Equitable Public Space: Environmental Justice through Policy and Design

As environmental economic and health disparities continue to widen in cities and urbanizing areas, planners and designers are challenged with unpacking the relationships between policies, planning, design, and needed social and environmental equity. Public space equity – a concerted effort to invest in public places and processes in neglected neighborhoods and communities – is an effective and cost-efficient way to correct for and reverse environmental injustices.
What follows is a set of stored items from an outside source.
[/design/flow/run.sh]
#!/bin/bash
# OpenROAD 26Q1-2900-gdf79404cd8, Yosys 0.63+post, stock flow scripts
make -C /OpenROAD-flow-scripts/flow DESIGN_CONFIG=/design/flow/config.mk WORK_HOME=/design/flow/orfs finish
[/design/flow/config.mk]
export PLATFORM = sky130hd
export DESIGN_NAME = lab1
export DESIGN_NICKNAME = lab1
export VERILOG_FILES = /design/flow/design.v
export SDC_FILE = /design/flow/constraint.sdc
export NUM_CORES = 4
export LEC_CHECK = 1
export CORE_AREA = 10 10 70 70
export DIE_AREA = 0 0 80 80
[/design/flow/constraint.sdc]
current_design lab1

set clk_period 1.4
set clk_io_pct 0.2

create_clock -name clk0 -period $clk_period [get_ports {clk}]

set non_clock_inputs [all_inputs -no_clocks]
set_input_delay [expr $clk_period * $clk_io_pct] -clock clk0 $non_clock_inputs
set_output_delay [expr $clk_period * $clk_io_pct] -clock clk0 [all_outputs]
[/design/flow/design.v]
module bin7seg(qout, seg_out);
input [3:0] qout;
output [6:0] seg_out;
reg [6:0] seg_out;
always@(*)
	begin
	case(qout)
	   4'b0000 : seg_out <= 7'b100_0000;  
	   4'b0001 : seg_out <= 7'b111_1001;  
	   4'b0010 : seg_out <= 7'b010_0100;  
	   4'b0011 : seg_out <= 7'b011_0000;  
	   4'b0100 : seg_out <= 7'b001_1001;  
	   4'b0101 : seg_out <= 7'b001_0010;  
	   4'b0110 : seg_out <= 7'b000_0010;  
	   4'b0111 : seg_out <= 7'b101_1000;  
	   4'b1000 : seg_out <= 7'b000_0000;  
	   4'b1001 : seg_out <= 7'b001_0000;  
	   4'b1010 : seg_out <= 7'b000_1000;   
	   4'b1011 : seg_out <= 7'b000_0011;   
	   4'b1100 : seg_out <= 7'b100_0110;  
	   4'b1101 : seg_out <= 7'b010_0001;  
	   4'b1110 : seg_out <= 7'b000_0100;  
	   4'b1111 : seg_out <= 7'b000_1110;  
		default : seg_out <= 7'b100_0000;
	endcase
	end
endmodule
module counter4(clk, clr_n, qout);
input	clk, clr_n;
output [3:0] qout;
reg [3:0] qout;
always@(posedge clk or negedge clr_n)
begin
	if(!clr_n)
	  qout <= 4'b0000;
	else 
	  qout <= qout + 4'b1;
end
endmodule
module lab1(clk, clr_n, qout, seg_out);
input clk, clr_n;
output [3:0]  qout;
output [6:0]  seg_out;
counter4 CNTR (.clk(clk), .clr_n(clr_n), .qout(qout));	
bin7seg SEG (.qout(qout), .seg_out(seg_out));
endmodule
==> flow_metrics.env <==
# flow metrics
export IMPL_status="finished, violations left"
export IMPL_violations="negative setup slack"
export IMPL_cts_root_buf="clkbuf_4"
export IMPL_critPathLaunchType="flip-flop"
export IMPL_wl_per_cell_um=10.9
export IMPL_cellPowerDensity_nw_per_um2=314
export IMPL_coreArea_um2=3420
export IMPL_ys_cells=35
export IMPL_layout_top_cells="buf_4 (19), buf_6 (8), buf_2 (7), ha_4 (6), mux2i_1 (4)"
export IMPL_hold_class="in2async"
export IMPL_vdd_ir_drop_worst_mv=0.153
export IMPL_maxCapViolCount=0
export IMPL_top_regs="CNTR.qout x4"
export IMPL_pre_cts_ws_ps=-516
export IMPL_crit_slowest_cell="mux4_2"
export IMPL_path_max_fanout=4
export IMPL_diodes=0
export IMPL_antenna_found_initial=0
export IMPL_hpwl_um=911
export IMPL_avgSynthCellArea_um2=10.7
export IMPL_slew_limit_headroom_pct=88.9
export IMPL_p_leak_nw=0.390
export IMPL_post_route_min_period_ps=1870
export IMPL_crit_required_ps=1120
export IMPL_largest_register_ffs=4
export IMPL_grt_max_degree=8
export IMPL_ys_ff=4
export IMPL_stdcell_area_um2=850
export IMPL_ys_seq_share_pct=26.8
export IMPL_rows=21
export IMPL_numCtsBuffers=3
export IMPL_hold_viol_final=0
export IMPL_rr_worst_depth=6
export IMPL_slew_viol_final=0
export IMPL_rrSetupSlack_ps=60
export IMPL_die_w_um=80
export IMPL_warnings=33
export IMPL_cts_path_max_buffers=2
export IMPL_grt_pass1_vias=460
export IMPL_worstMarginPinSlew_ps=162
export IMPL_synthDistinctLibCells=18
export IMPL_grt_ovfl_total=0
export IMPL_htreeDepth=1
export IMPL_dpl_cell_area_um2=658
export IMPL_setup_viol=8
export IMPL_path_cells="inv_2 -> buf_4 -> ha_4 -> mux4_2 -> buf_2"
export IMPL_fin_ws_ps=-467
export IMPL_timing_rr_start="CNTR.qout[0]"
export IMPL_port_buffers=12
export IMPL_mostFrequentLayoutCell="buf_4"
export IMPL_syn_to_final_growth_pct=127
export IMPL_crit_arrival_ps=1590
export IMPL_cts_hold_buf=0
export IMPL_grt_setup_unrepaired="true"
export IMPL_layout_worst_path_cycle_share_pct=133
export IMPL_initCoreUtil_pct=11.0
export IMPL_ys_warnings_count=2
export IMPL_vias_per_cell=3.40
export IMPL_endpoint_kind="primary output"
export IMPL_grt_total_usage_pct=4.28
export IMPL_clock_skew_ps=2.77
export IMPL_dr_pass1_iters=3
export IMPL_fmax_ghz=0.536
export IMPL_fp_dieH_um=80
export IMPL_cts_num_sinks=4
export IMPL_fill_cells=352
export IMPL_path_class="reg2out"
export IMPL_grt_pass1_wl_mm=2.21
export IMPL_final_core_util_pct=24.9
export IMPL_tritoncts="yes"
export IMPL_r2r_end="CNTR.qout[2]"
export IMPL_wl_mm=1.32
export IMPL_clk_pin_slew_worst_paths_ps=40
export IMPL_gp_congestion=0.774
export IMPL_synth_area_um2=374
export IMPL_chipArea_um2=6400
export IMPL_ant_nets=0
export IMPL_top_register="CNTR.qout"
export IMPL_yosys_stat_area_um2=374
export IMPL_cp_slowest_stage_delay_ps=440
export IMPL_pin_count=13
export IMPL_drc=0
export IMPL_drive_gt1_share_pct=73.3
export IMPL_via_count=411
export IMPL_drt_initial_drc_count=23
export IMPL_syn_instance_count=35
export IMPL_clock_latency_ps=240
[per-stage QoR]
stage	hold WS, ps	total power [mW]	setup TNS (ps)	cells
3_3_place_gp	498	0.122	-2630	106
4_1_cts	239	0.276	-2530	119
3_5_place_dp	496	0.122	-2650	106
5_1_grt	245	0.279	-3220	121
6_report	241	0.266	-2660	121
2_1_floorplan	-15.6	0.118	-70.6	35
[cell families after synthesis]
| logic type | count (synthesis) | share of synthesized area, % |
|---|---|---|
| compound gates | 6 | 11.0 |
| mux | 6 | 19.7 |
| flops | 4 | 26.8 |
| simple gates | 5 | 7.36 |
| buf+inv | 5 | 8.03 |
| xor+xnor | 3 | 7.02 |
| fa+ha+maj | 6 | 20.1 |
[cell type report]
| class | count | area, µm² | share of cell area (%) |
|---|---|---|---|
| well taps | 46 | 57.6 | 6.77 |
| multi-input cells | 26 | 343 | 40.4 |
| repair buffers | 39 | 310 | 36.5 |
| inverters | 3 | 13.8 | 1.62 |
| flip-flops and latches | 4 | 103 | 12.1 |
| clock buffers | 3 | 22.5 | 2.65 |
[critical path, delay by kind of cell (launching register included)]
family                   cells  cell delay [ps]
multiplexers                 1              440
flip-flops                   1              400
buffers and inverters        3              340
adder cells (fa/ha/maj)      1              160
[how the worst max path moves through the flow]
stage	depth (start not counted)	slack, ps	endpoint	from
CTS	5	-440	seg_out[3]	CNTR.qout[1]
global route	5	-520	seg_out[3]	CNTR.qout[1]
finish	5	-470	seg_out[3]	CNTR.qout[1]
[per-layer routing]
metal	vias to the layer above	global-route usage, %	routed length, µm
met3	0	2.61	142
met4	0	0.352	0
met1	199	4.83	558
met2	10	6.98	623
li1	202	-	-
met5	-	0	0
[power by group]
part           switching [mW]  leakage [nW]  internal (mW)
Sequential                  0        0.0532          0.116
Clock                  0.0497        0.0138         0.0961
Combinational         0.00197         0.323        0.00248
[what timing repair did]
action                     in CTS  in global routing
hold endpoints to repair        0                  0
setup endpoints to repair      11                  9
pin swaps                       8                  3
resized                        46                  5
setup buffers                  12                  2
gates cloned                    0                  0
[synth_stat cells]
master / number / area (µm²)
ha_1: 6 / 75.1
dfrtp_1: 4 / 100
mux2i_1: 4 / 40.0
inv_1: 3 / 11.3
a21oi_1: 2 / 10.0
a22o_1: 2 / 17.5
nand3_1: 2 / 10.0
xnor2_1: 2 / 17.5
buf_4: 1 / 7.51
buf_6: 1 / 11.3
mux2_2: 1 / 11.3
mux4_2: 1 / 22.5
nor2_1: 1 / 3.75
nor2b_1: 1 / 6.26
o22ai_1: 1 / 6.26
o31ai_1: 1 / 7.51
or2b_1: 1 / 7.51
xor2_1: 1 / 8.76
Power is estimated from default activity; no workload was simulated.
Yet, how can the advantages that nature and green space offer, and the invaluable public space benefits that play, movement and gathering provide, be fairly distributed and tailored to the specific needs and desires of a community, while also ensuring that people who most need these benefits are able to “stay in place” to experience them?

Adam Carreau and Margot Chalmers have probed this question, identifying and illustrating the documented benefits of public space and access to nature, and exploring the potential pitfalls of implementing policies, plans and places without leadership from the communities being impacted. In this document the pair presents considered perspectives on social equity in the dynamic urban context; potentials and case studies of tensions between efforts to uplift neighborhoods and unintended resulting displacement; processes for community participation, empowerment and stabilization; and tools and case study lessons that planners, designers and citizen activists can employ to equitably promote community health, prosperity and well-being.